To serve our members and advance our nonprofit mission, Blue Cross advocates for public policies that ensure access to affordable, high quality health care for our members and their communities. We want everyone to have access to a range of high quality, affordable coverage options, so they can access the care they need.
Blue Cross has been a leader in health reform and prevention efforts at the state and federal levels. We’ve shown this commitment by working with stakeholders to advance policies that benefit all Minnesotans – not just our members.
Policy facts and insights
Where do your premiums go?
Blue Cross is a nonprofit organization, which means our resources are used to serve our members, not shareholders. Our low administrative costs mean 90 cents of every premium dollar goes to pay for care. Rising prices for health care and prescription drugs and increased usage of services continue to make health care more expensive for Minnesotans.

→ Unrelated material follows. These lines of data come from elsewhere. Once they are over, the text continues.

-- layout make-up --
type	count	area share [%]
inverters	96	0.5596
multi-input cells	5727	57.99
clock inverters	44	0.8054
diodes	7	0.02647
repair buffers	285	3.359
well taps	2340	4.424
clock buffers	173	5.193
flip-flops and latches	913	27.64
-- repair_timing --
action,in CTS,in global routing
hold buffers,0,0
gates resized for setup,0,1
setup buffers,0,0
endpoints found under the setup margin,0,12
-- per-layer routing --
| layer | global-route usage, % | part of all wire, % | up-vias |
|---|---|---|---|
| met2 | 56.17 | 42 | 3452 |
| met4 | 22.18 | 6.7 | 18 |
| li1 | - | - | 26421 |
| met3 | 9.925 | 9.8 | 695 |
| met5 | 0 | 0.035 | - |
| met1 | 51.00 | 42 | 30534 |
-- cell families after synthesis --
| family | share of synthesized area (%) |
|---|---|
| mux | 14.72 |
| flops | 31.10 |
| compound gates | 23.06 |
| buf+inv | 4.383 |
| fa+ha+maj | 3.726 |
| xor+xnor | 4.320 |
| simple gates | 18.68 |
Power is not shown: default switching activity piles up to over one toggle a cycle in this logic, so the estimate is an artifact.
--- config.mk ---
export PLATFORM = sky130hd
export DESIGN_NAME = pmod_input_filter
export DESIGN_NICKNAME = d
export VERILOG_FILES = /design/src/rtl/pmod_input_filter_pkg.sv /design/src/rtl/pmod_filter_bit.sv /design/src/rtl/pmod_input_filter.sv
export SDC_FILE = /design/constraint.sdc
export NUM_CORES = 1
export LEC_CHECK = 0
export ABC_CLOCK_PERIOD_IN_PS = 4100
export CORE_ASPECT_RATIO = 1.1
export CORE_MARGIN = 3
export CORE_UTILIZATION = 56
export CTS_BUF_LIST = sky130_fd_sc_hd__clkbuf_4 sky130_fd_sc_hd__clkbuf_8 sky130_fd_sc_hd__clkbuf_16
export DETAILED_ROUTE_END_ITERATION = 16
export PLACE_DENSITY = 0.77
export SLEW_MARGIN = 20
export SYNTH_ARGS = -nofsm -noshare
export SYNTH_HDL_FRONTEND = slang
export SYNTH_HIERARCHICAL = 1
export SYNTH_SLANG_ARGS = --single-unit
--- constraint.sdc ---
create_clock -name clk_125mhz -period 4.1 [get_ports clk_125mhz]
set_input_delay 0.41 -clock clk_125mhz [delete_from_list [all_inputs] [get_ports clk_125mhz]]
set_output_delay 0.41 -clock clk_125mhz [all_outputs]
set_load 0.01 [all_outputs]
--- src/rtl/pmod_input_filter_pkg.sv ---
`default_nettype none
// ============================================================================
// Module      : pmod_input_filter_pkg
// Description : Shared constants and a saturating-add helper for the PMOD
//               input conditioning stage.
// Revision    : 1.0 - initial release
// ============================================================================
package pmod_input_filter_pkg;

  // 10 us acceptance window at 125 MHz
  localparam int FILT_CYCLES_10US = 1250;

  // Ceiling of the diagnostic glitch counter
  localparam logic [15:0] GLITCH_MAX = 16'hFFFF;

  // Width of the per-bit rise/fall stretch counter (covers any legal STRETCH)
  localparam int STRETCH_W = 16;

  // 16-bit add that clamps at GLITCH_MAX instead of wrapping
  function automatic logic [15:0] sat_add16(input logic [15:0] a, input logic [15:0] b);
    logic [16:0] sum;
    sum = {1'b0, a} + {1'b0, b};
    return sum[16] ? GLITCH_MAX : sum[15:0];
  endfunction

endpackage
`default_nettype wire

--- src/rtl/pmod_filter_bit.sv ---
`default_nettype none
// ============================================================================
// Module      : pmod_filter_bit
// Description : One pin of the input filter: 2-flop synchroniser, persistence
//               counter, debounced level, stretched rise/fall flags and a
//               reject strobe for the glitch statistics.
// Revision    : 1.0 - initial release
// ============================================================================
module pmod_filter_bit
  import pmod_input_filter_pkg::*;
#(
  parameter int   FILT_CYCLES = FILT_CYCLES_10US,
  parameter int   CNT_W       = 11,
  parameter int   STRETCH     = 2,
  parameter logic INIT        = 1'b0
) (
  input  logic clk_125mhz,
  input  logic reset,
  input  logic din,
  output logic dout,
  output logic rise,
  output logic fall,
  output logic reject
);

  logic                 sync1;
  logic                 sync2;
  logic [CNT_W-1:0]     cnt;
  logic [STRETCH_W-1:0] stretch_cnt;
  logic                 pulse_up;

  logic pending;
  logic differs;
  logic accept;

  // cnt != 0 is the PEND state; cnt == 0 is STABLE
  assign pending = (cnt != '0);
  assign differs = (sync2 != dout);
  assign accept  = differs && (cnt == CNT_W'(FILT_CYCLES - 1));
  // The new level collapsed back before reaching the acceptance count
  assign reject  = pending && !differs;

  // Two-stage synchroniser for the asynchronous pin
  always_ff @(posedge clk_125mhz or posedge reset) begin
    if (reset) begin
      sync1 <= INIT;
      sync2 <= INIT;
    end else begin
      sync1 <= din;
      sync2 <= sync1;
    end
  end

  // Persistence counter and debounced level
  always_ff @(posedge clk_125mhz or posedge reset) begin
    if (reset) begin
      cnt  <= '0;
      dout <= INIT;
    end else if (accept) begin
      cnt  <= '0;
      dout <= sync2;
    end else if (differs) begin
      cnt  <= cnt + CNT_W'(1);
    end else begin
      cnt  <= '0;
    end
  end

  // Stretch counter: holds the edge flag for STRETCH cycles after an accept
  always_ff @(posedge clk_125mhz or posedge reset) begin
    if (reset) begin
      stretch_cnt <= '0;
      pulse_up    <= 1'b0;
    end else if (accept) begin
      stretch_cnt <= STRETCH_W'(STRETCH);
      pulse_up    <= sync2;
    end else if (stretch_cnt != '0) begin
      stretch_cnt <= stretch_cnt - STRETCH_W'(1);
    end
  end

  assign rise = (stretch_cnt != '0) &&  pulse_up;
  assign fall = (stretch_cnt != '0) && !pulse_up;

endmodule
`default_nettype wire

--- src/rtl/pmod_input_filter.sv ---
`default_nettype none
// ============================================================================
// Module      : pmod_input_filter
// Description : Synchronise and debounce WIDTH raw PMOD pins, produce clean
//               levels, stretched edge flags, an any-change flag and a
//               saturating count of rejected glitches.
//               Legal setup: FILT_CYCLES >= 4, 2**CNT_W > FILT_CYCLES,
//               2 <= STRETCH <= FILT_CYCLES.
// Revision    : 1.0 - initial release
// ============================================================================
module pmod_input_filter
  import pmod_input_filter_pkg::*;
#(
  parameter int   WIDTH       = 8,
  parameter int   FILT_CYCLES = FILT_CYCLES_10US,
  parameter int   CNT_W       = 11,
  parameter int   STRETCH     = 2,
  parameter logic INIT        = 1'b0
) (
  input  logic             clk_125mhz,
  input  logic             reset,
  input  logic [WIDTH-1:0] din,
  input  logic             glitch_clr,
  output logic [WIDTH-1:0] dout,
  output logic [WIDTH-1:0] rise,
  output logic [WIDTH-1:0] fall,
  output logic             changed,
  output logic [15:0]      glitch_cnt
);

  logic [WIDTH-1:0] rejects;
  logic [15:0]      reject_pop;

  for (genvar i = 0; i < WIDTH; i++) begin : g_bit
    pmod_filter_bit #(
      .FILT_CYCLES (FILT_CYCLES),
      .CNT_W       (CNT_W),
      .STRETCH     (STRETCH),
      .INIT        (INIT)
    ) u_bit (
      .clk_125mhz (clk_125mhz),
      .reset      (reset),
      .din        (din[i]),
      .dout       (dout[i]),
      .rise       (rise[i]),
      .fall       (fall[i]),
      .reject     (rejects[i])
    );
  end

  // Number of bits rejecting a pending level this cycle
  always_comb begin
    reject_pop = '0;
    for (int i = 0; i < WIDTH; i++) begin
      reject_pop = reject_pop + 16'(rejects[i]);
    end
  end

  // Saturating glitch counter; a clear discards same-cycle increments
  always_ff @(posedge clk_125mhz or posedge reset) begin
    if (reset) begin
      glitch_cnt <= '0;
    end else if (glitch_clr) begin
      glitch_cnt <= '0;
    end else begin
      glitch_cnt <= sat_add16(glitch_cnt, reject_pop);
    end
  end

  assign changed = |(rise | fall);

endmodule
`default_nettype wire

Word-level counts from Yosys, hierarchy flattened
Cells that the tools add are included.
{"block": "word_totals", "elab_cells": 189, "register_bits": 256, "output_inout_bits": 41, "in_bits": 11}
{"block": "classes", "n_eq_ne": 16, "add_sub_neg": 24, "bitwise": 1, "reduce_logical": 73, "mux": 34}
{"cell": "2-to-1 mux 16 bit", "count": 18}
{"cell": "2-to-1 mux 11 bit", "count": 16}
{"cell": "nonzero test 16 bit", "count": 8}
{"cell": "subtractor 16 x 1 -> 16 bit, second input constant", "count": 8}
{"cell": "adder 11 x 1 -> 11 bit, second input constant", "count": 8}
{"cell": "== test 11 bit, second input constant", "count": 8}
{"cell": "nonzero test 11 bit", "count": 8}
{"cell": "logical AND 1 bit", "count": 32}
{"cell": "adder 16 x 8 -> 17 bit", "count": 1}
{"cell": "zero test 1 bit", "count": 16}
{"cell": "nonzero test 2 bit", "count": 8}
{"cell": "adder 7 x 1 -> 8 bit", "count": 1}
{"cell": "!= test 1 bit", "count": 8}
{"cell": "bitwise OR 8 bit", "count": 1}
{"cell": "OR reduction 8 bit", "count": 1}
{"cell": "adder 6 x 1 -> 7 bit", "count": 1}
{"cell": "adder 5 x 1 -> 6 bit", "count": 1}
{"cell": "adder 4 x 1 -> 5 bit", "count": 1}
{"cell": "adder 3 x 1 -> 4 bit", "count": 1}
{"cell": "adder 2 x 1 -> 3 bit", "count": 1}
{"cell": "adder 1 x 1 -> 2 bit", "count": 1}

Depth between registers and ports, before layout
{"block": "depth", "word_depth": 13, "depth_mapped": 16, "depth_no_buf": 16}

Cells and area by module
Netlist, hierarchy kept.
{"mod": "pmod_filter_bit at g_bit[0].u_bit ...", "seq_area_each_um2": 750.7, "instances": 7, "cells_per_inst": 167, "area_each_um2": 1627.8}
{"mod": "pmod_filter_bit at g_bit[1].u_bit", "seq_area_each_um2": 750.7, "instances": 1, "cells_per_inst": 165, "area_each_um2": 1631.6}
{"mod": "pmod_input_filter", "seq_area_each_um2": 400.4, "instances": 1, "cells_per_inst": 108, "area_each_um2": 1114.8}

Worst setup path before layout
OpenSTA, ideal clock, no wires.
{"block": "synth_timing", "path_type": "register to register", "startpoint": "reg g_bit[0].u_bit.cnt[8]", "endpoint": "reg glitch_cnt[11]", "slack_ps": 180, "path_buffers": 1, "setup_ps": 78, "path_stages_with_launch": 16, "period_less_slack_ps": 3920, "required_time_ps": 4022, "t_arrival_ps": 3843, "path_cell_list": "dfrtp_1 -> nor3_1 -> and4_1 -> nor2_1 -> fa_1 -> inv_1 -> fa_1 -> fa_1 -> fa_1 -> inv_1 -> fa_1 -> nand3_2 -> a211oi_4 -> nand3_2 -> buf_6 -> a21oi_2"}
{"block": "synth_between", "elab_chain_len": 12}
{"item": "from (decl)", "line_no": "pmod_filter_bit.sv:28", "source": "logic [CNT_W-1:0] cnt;"}
{"item": "from (signal assigned)", "line_no": "pmod_filter_bit.sv:63", "source": "cnt <= cnt + CNT_W'(1);"}
{"item": "nonzero test 11 bit", "line_no": "pmod_filter_bit.sv:37", "source": "assign pending = (cnt != '0);"}
{"item": "logical AND 1 bit", "line_no": "pmod_filter_bit.sv:41", "source": "assign reject = pending && !differs;"}
{"item": "net rejects[0]", "line_no": "pmod_input_filter.sv:31", "source": "logic [WIDTH-1:0] rejects;"}
{"item": "adder 1 x 1 -> 2 bit", "line_no": "pmod_input_filter.sv:55", "source": "reject_pop = reject_pop + 16'(rejects[i]);"}
{"item": "adder 2 x 1 -> 3 bit", "line_no": "pmod_input_filter.sv:55"}
{"item": "adder 3 x 1 -> 4 bit", "line_no": "pmod_input_filter.sv:55"}
{"item": "adder 4 x 1 -> 5 bit", "line_no": "pmod_input_filter.sv:55"}
{"item": "adder 5 x 1 -> 6 bit", "line_no": "pmod_input_filter.sv:55"}
{"item": "adder 6 x 1 -> 7 bit", "line_no": "pmod_input_filter.sv:55"}
{"item": "adder 7 x 1 -> 8 bit", "line_no": "pmod_input_filter.sv:55"}
{"item": "adder 16 x 8 -> 17 bit", "line_no": "pmod_input_filter_pkg.sv:22", "source": "sum = {1'b0, a} + {1'b0, b};"}
{"item": "2-to-1 mux 16 bit", "line_no": "pmod_input_filter_pkg.sv:23", "source": "return sum[16] ? GLITCH_MAX : sum[15:0];"}
{"item": "2-to-1 mux 16 bit", "line_no": "pmod_input_filter.sv:63", "source": "end else if (glitch_clr) begin"}
{"item": "to (signal assigned)", "line_no": "pmod_input_filter.sv:66", "source": "glitch_cnt <= sat_add16(glitch_cnt, reject_pop);"}
{"item": "to (decl)", "line_no": "pmod_input_filter.sv:28", "source": "output logic [15:0] glitch_cnt"}
The timed path passes the listed nets, and every way through them passes these cells.
A chain may end at the register's enable or synchronous reset.

Worst setup path in the final report
{"block": "layout_timing", "startpoint": "reg g_bit[2].u_bit.cnt[7]", "endpoint": "reg glitch_cnt[14]"}
{"block": "layout_between", "elab_chain_len": 11}
{"item": "from (decl)", "line_no": "pmod_filter_bit.sv:28"}
{"item": "from (signal assigned)", "line_no": "pmod_filter_bit.sv:63"}
{"item": "nonzero test 11 bit", "line_no": "pmod_filter_bit.sv:37"}
{"item": "logical AND 1 bit", "line_no": "pmod_filter_bit.sv:41"}
{"item": "net rejects[2]", "line_no": "pmod_input_filter.sv:31"}
{"item": "adder 2 x 1 -> 3 bit", "line_no": "pmod_input_filter.sv:55"}
{"item": "adder 3 x 1 -> 4 bit", "line_no": "pmod_input_filter.sv:55"}
{"item": "adder 4 x 1 -> 5 bit", "line_no": "pmod_input_filter.sv:55"}
{"item": "adder 5 x 1 -> 6 bit", "line_no": "pmod_input_filter.sv:55"}
{"item": "adder 6 x 1 -> 7 bit", "line_no": "pmod_input_filter.sv:55"}
{"item": "adder 7 x 1 -> 8 bit", "line_no": "pmod_input_filter.sv:55"}
{"item": "adder 16 x 8 -> 17 bit", "line_no": "pmod_input_filter_pkg.sv:22"}
{"item": "2-to-1 mux 16 bit", "line_no": "pmod_input_filter_pkg.sv:23"}
{"item": "2-to-1 mux 16 bit", "line_no": "pmod_input_filter.sv:63"}
The timed path passes the listed nets, and every way through them passes these cells.

==> flow_metrics.py <==
metrics = {
    "job": {
        "max_cap_violations": 0,
    },
    "cells_and_area": {
        "area_growth_pct": 14.4,
        "ff_latch_area_sq_um": 6410,
        "num-fill-cells": 1938,
        "final_nets": 1565,
        "drive_gt1_frac": 0.117,
        "fin_area_sq_um": 16200,
        "multi_input_area_sq_um": 7250,
        "num_antenna_cells": 0,
    },
    "routing": {
        "drc_errors": 0,
        "via_count": 11000,
        "avgViaCountPerCell": 5.95,
        "drt_wl_total_mm": 29.3,
        "drt-initial-drc-count": 731,
        "dr.pass1.iters": 4,
        "ant_nets": 0,
        "routedWlPerCell_um": 15.9,
    },
    "power": {
        "ir_drop_uv": 431,
        "sw_frac_of_total": 0.227,
        "power.total_mw": 5.67,
        "pwr-share-comb": 0.078,
        "leakagePower_nw": 7.75,
        "netSwitchingPower_mw": 1.29,
        "power-per-cell-area_nw_per_um2": 350,
        "p_int_mw": 4.38,
        "clkPwrFrac": 0.461,
        "power_frac_seq": 0.461,
    },
    "synth": {
        "ys_top_cells_by_count": "dfrtp_1, nor2_1, nand2_1",
        "syn_avg_cell_area_sq_um": 9.81,
        "synth_edf_count": 0,
        "synthFlopType": "dfrtp_1",
        "synth_top_area_frac": 0.453,
        "synth_cell_types": 62,
        "netlist_area_sq_um": 14100,
        "syn_inst": 1442,
        "yosysTopAreaCell": "dfrtp_1",
        "synthTopCellsByArea": "dfrtp_1, nor2_1, ha_1",
        "syn_nets": 1496,
        "synth.most_common_cell": "dfrtp_1",
        "yosys_warnings": 6,
        "synthArstFlopShare": 1.00,
        "synth_seq_area_share": 0.453,
        "ys_ff_latch": 256,
    },
    "timing": {
        "rsz0062_at_grt": "true",
        "hold_violations": 0,
        "fin_crit_ns": 4.08,
        "drv_slew": 0,
        "worstMarginPinSlew_ns": 0.976,
        "fin_ws_ns": 0.0207,
        "fin_crit_sh": 0.995,
        "slew_headroom": 0.347,
        "setup_viol": 0,
        "fmax_ghz": 0.245,
        "finalClockSkew_ns": 0.00956,
    },
    "setup_path": {
        "end_kind": "register",
        "path_buf_inv": 2,
        "crit_top_cell": "fa_1",
        "max_stage_delay_ns": 0.51,
        "rr_endpoint": "glitch_cnt[14]",
        "cp_slowest_cell": "fa_1",
        "worstPathCellList": "nor4_2, and4_1, nor2_1, fa_1, inv_1, fa_1, fa_1, fa_2, inv_2, fa_2, nand3_4, a211oi_4, nand3_1, nor3b_2, nor3_1",
        "crit_start": "g_bit[2].u_bit/cnt[7]",
        "cp_num_cells": 15,
        "r2r_cells": 15,
        "crit_arrival_ns": 4.46,
        "start_kind": "register",
        "crit_path_end": "glitch_cnt[14]",
        "crit_family": "adder cells",
        "worstSetupPathType": "register to register",
        "rrSetupSlack_ns": 0.02,
        "crit_required_ns": 4.48,
        "worstPathMaxFanout": 5,
        "r2r-start": "g_bit[2].u_bit/cnt[7]",
    },
    "die": {
        "core.rowCount": 60,
        "die_h_um": 173,
        "start_util": 0.574,
        "io_pins": 52,
        "core_sq_um": 24600,
        "die_x_um": 158,
        "die_area_sq_um": 27200,
    },
    "worst_hold_path": {
        "min-delay-start": "din[6]",
        "min_path_type": "primary input to register",
    },
    "clock_tree": {
        "cts_sinks": 256,
        "ctsHoldBuffers": 0,
        "clock_path_buffers": 3,
        "cts_root_buffer": "clkbuf_16",
        "cts.htree.levels": 1,
        "cts_made_buffers": 28,
        "clock_latency_ns": 0.53,
        "cts_tree": "yes",
        "path_clk_slew_ns": 0.06,
    },
    "placement": {
        "place_area_sq_um": 15100,
        "hpwl_mm": 20.3,
        "portBuffers": 51,
        "globalplace.congestion": 0.858,
        "pre_cts_slack_ns": -0.150,
    },
    "outcome": {
        "outcome": "finished clean",
    },
    "grt": {
        "antenna_found_initial": 0,
        "grt_pass1_vias": 10800,
        "grtUsageTotal": 0.219,
        "grt_pass1_wl_mm": 51.0,
        "grt_overflow": 0,
        "grt_max_degree": 31,
    },
}
## power by group through the flow
stage,Combinational [mW],Sequential (mW),Clock [mW]
floorplan,0.269,2.66,0
global placement,0.409,2.66,0
detailed placement,0.425,2.66,0
CTS,0.436,2.61,2.69
global route,0.511,2.62,2.79
finish,0.445,2.61,2.61
## cells by family (layout without fill, tap and decap cells)
| kind of cell | Yosys count | count (layout) | share of synthesized area |
|---|---|---|---|
| simple gates | 701 | 701 | 0.278 |
| flops | 256 | 256 | 0.453 |
| compound gates | 183 | 183 | 0.106 |
| buf+inv | 129 | 219 | 0.0374 |
| xor+xnor | 97 | 97 | 0.0601 |
| fa+ha+maj | 43 | 43 | 0.0407 |
| mux | 33 | 33 | 0.0241 |
## routing by layer
metal	vias up	global-route usage	wire, um
li1	5362	-	-
met1	5387	0.299	13400
met2	147	0.369	14300
met3	57	0.0275	838
met4	0	0.0604	706
met5	-	0	0
## what timing repair did
action / in CTS / in global routing
endpoints found under the setup margin: 15 / 17
setup buffers: 2 / 1
pin swaps: 4 / 3
resized for setup: 7 / 6
## worst reg2reg max path: cells and delay by family (launching register included)
| family | cells | cell delay, ns |
|---|---|---|
| AOI/OAI and AO/OA | 1 | 0.32 |
| adders and majority gates | 5 | 2.04 |
| buffers and inverters | 2 | 0.12 |
| DFF | 1 | 0.39 |
| and+or+nand+nor | 7 | 1.07 |
## stage by stage
step,hold slack (ns),utilization,std cells,setup TNS (ns)
final,0.314,0.657,1842,0
after global placement,0.333,0.614,1788,-0.0514
after CTS,0.289,0.656,1841,-0.302
after floorplan,0.324,-,1442,0
after global routing,0.301,0.657,1842,-2.50
after detailed placement,0.340,0.614,1788,-1.14
## how the worst min path moves through the flow
stage	slack, ns	cells after the start	to
global route	0.30	1	g_bit[6].u_bit/sync1
global placement	0.33	0	g_bit[5].u_bit/sync2
floorplan	0.32	1	glitch_cnt[0]
CTS	0.29	1	g_bit[6].u_bit/sync1
finish	0.31	1	g_bit[6].u_bit/sync1
detailed placement	0.34	0	g_bit[5].u_bit/sync2
## cells in the final DEF (no fill, tap or decap), drive strengths merged, types with 10 or more instances in the layout
cell type,Yosys,final
a21oi,48,48
and3,38,38
and4,30,30
buf,18,49
clkbuf,43,43
clkdlybuf4s50,0,51
dfrtp,256,256
ha,38,38
inv,68,68
mux2i,25,25
nand2,107,107
nand2b,41,41
nand3,38,38
nand4,48,48
nor2,170,170
nor2b,31,31
nor3,52,52
nor4,41,41
o211ai,22,22
o21ai,19,19
o311ai,28,28
o31ai,10,10
o41ai,29,29
or3,26,26
or4,40,40
xnor2,53,53
xor2,44,44
## area by class of cell
| class | instances | share of cell area |
|---|---|---|
| Clock buffer | 43 | 0.0552 |
| Clock inverter | 8 | 0.00611 |
| Inverter | 68 | 0.0158 |
| Multi-Input combinational cell | 1057 | 0.448 |
| Sequential cell | 256 | 0.396 |
| Tap cell | 310 | 0.0240 |
| Timing Repair Buffer | 100 | 0.0548 |
## flip-flops by register name (all words and copies together), names as in the netlist
name and flops:
g_bit.u_bit/cnt 88, g_bit.u_bit/sync1 8, g_bit.u_bit/stretch_cnt 128, g_bit.u_bit/pulse_up 8
g_bit.u_bit/sync2 8, glitch_cnt 16
Power figures use the tool's default switching activity.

Here is how the premium dollar breaks down:
Position statements
The Affordable Care Act
Under the Affordable Care Act, many Americans gained access to health insurance who were previously uninsured. Rising costs, especially in the individual market, require us to look at ways to improve upon the law without losing gains in coverage. Changes to the Affordable Care Act must provide immediate stability to the individual market, financial support for families with low and moderate incomes purchasing coverage on their own, and ongoing federal support for Medicaid. Furthermore, any changes should ensure there is an adequate timeline for transitioning to the new system. Ultimately, the long-term success of reform depends on addressing the underlying costs of health care, which depends on collaboration among all stakeholders across the health care system.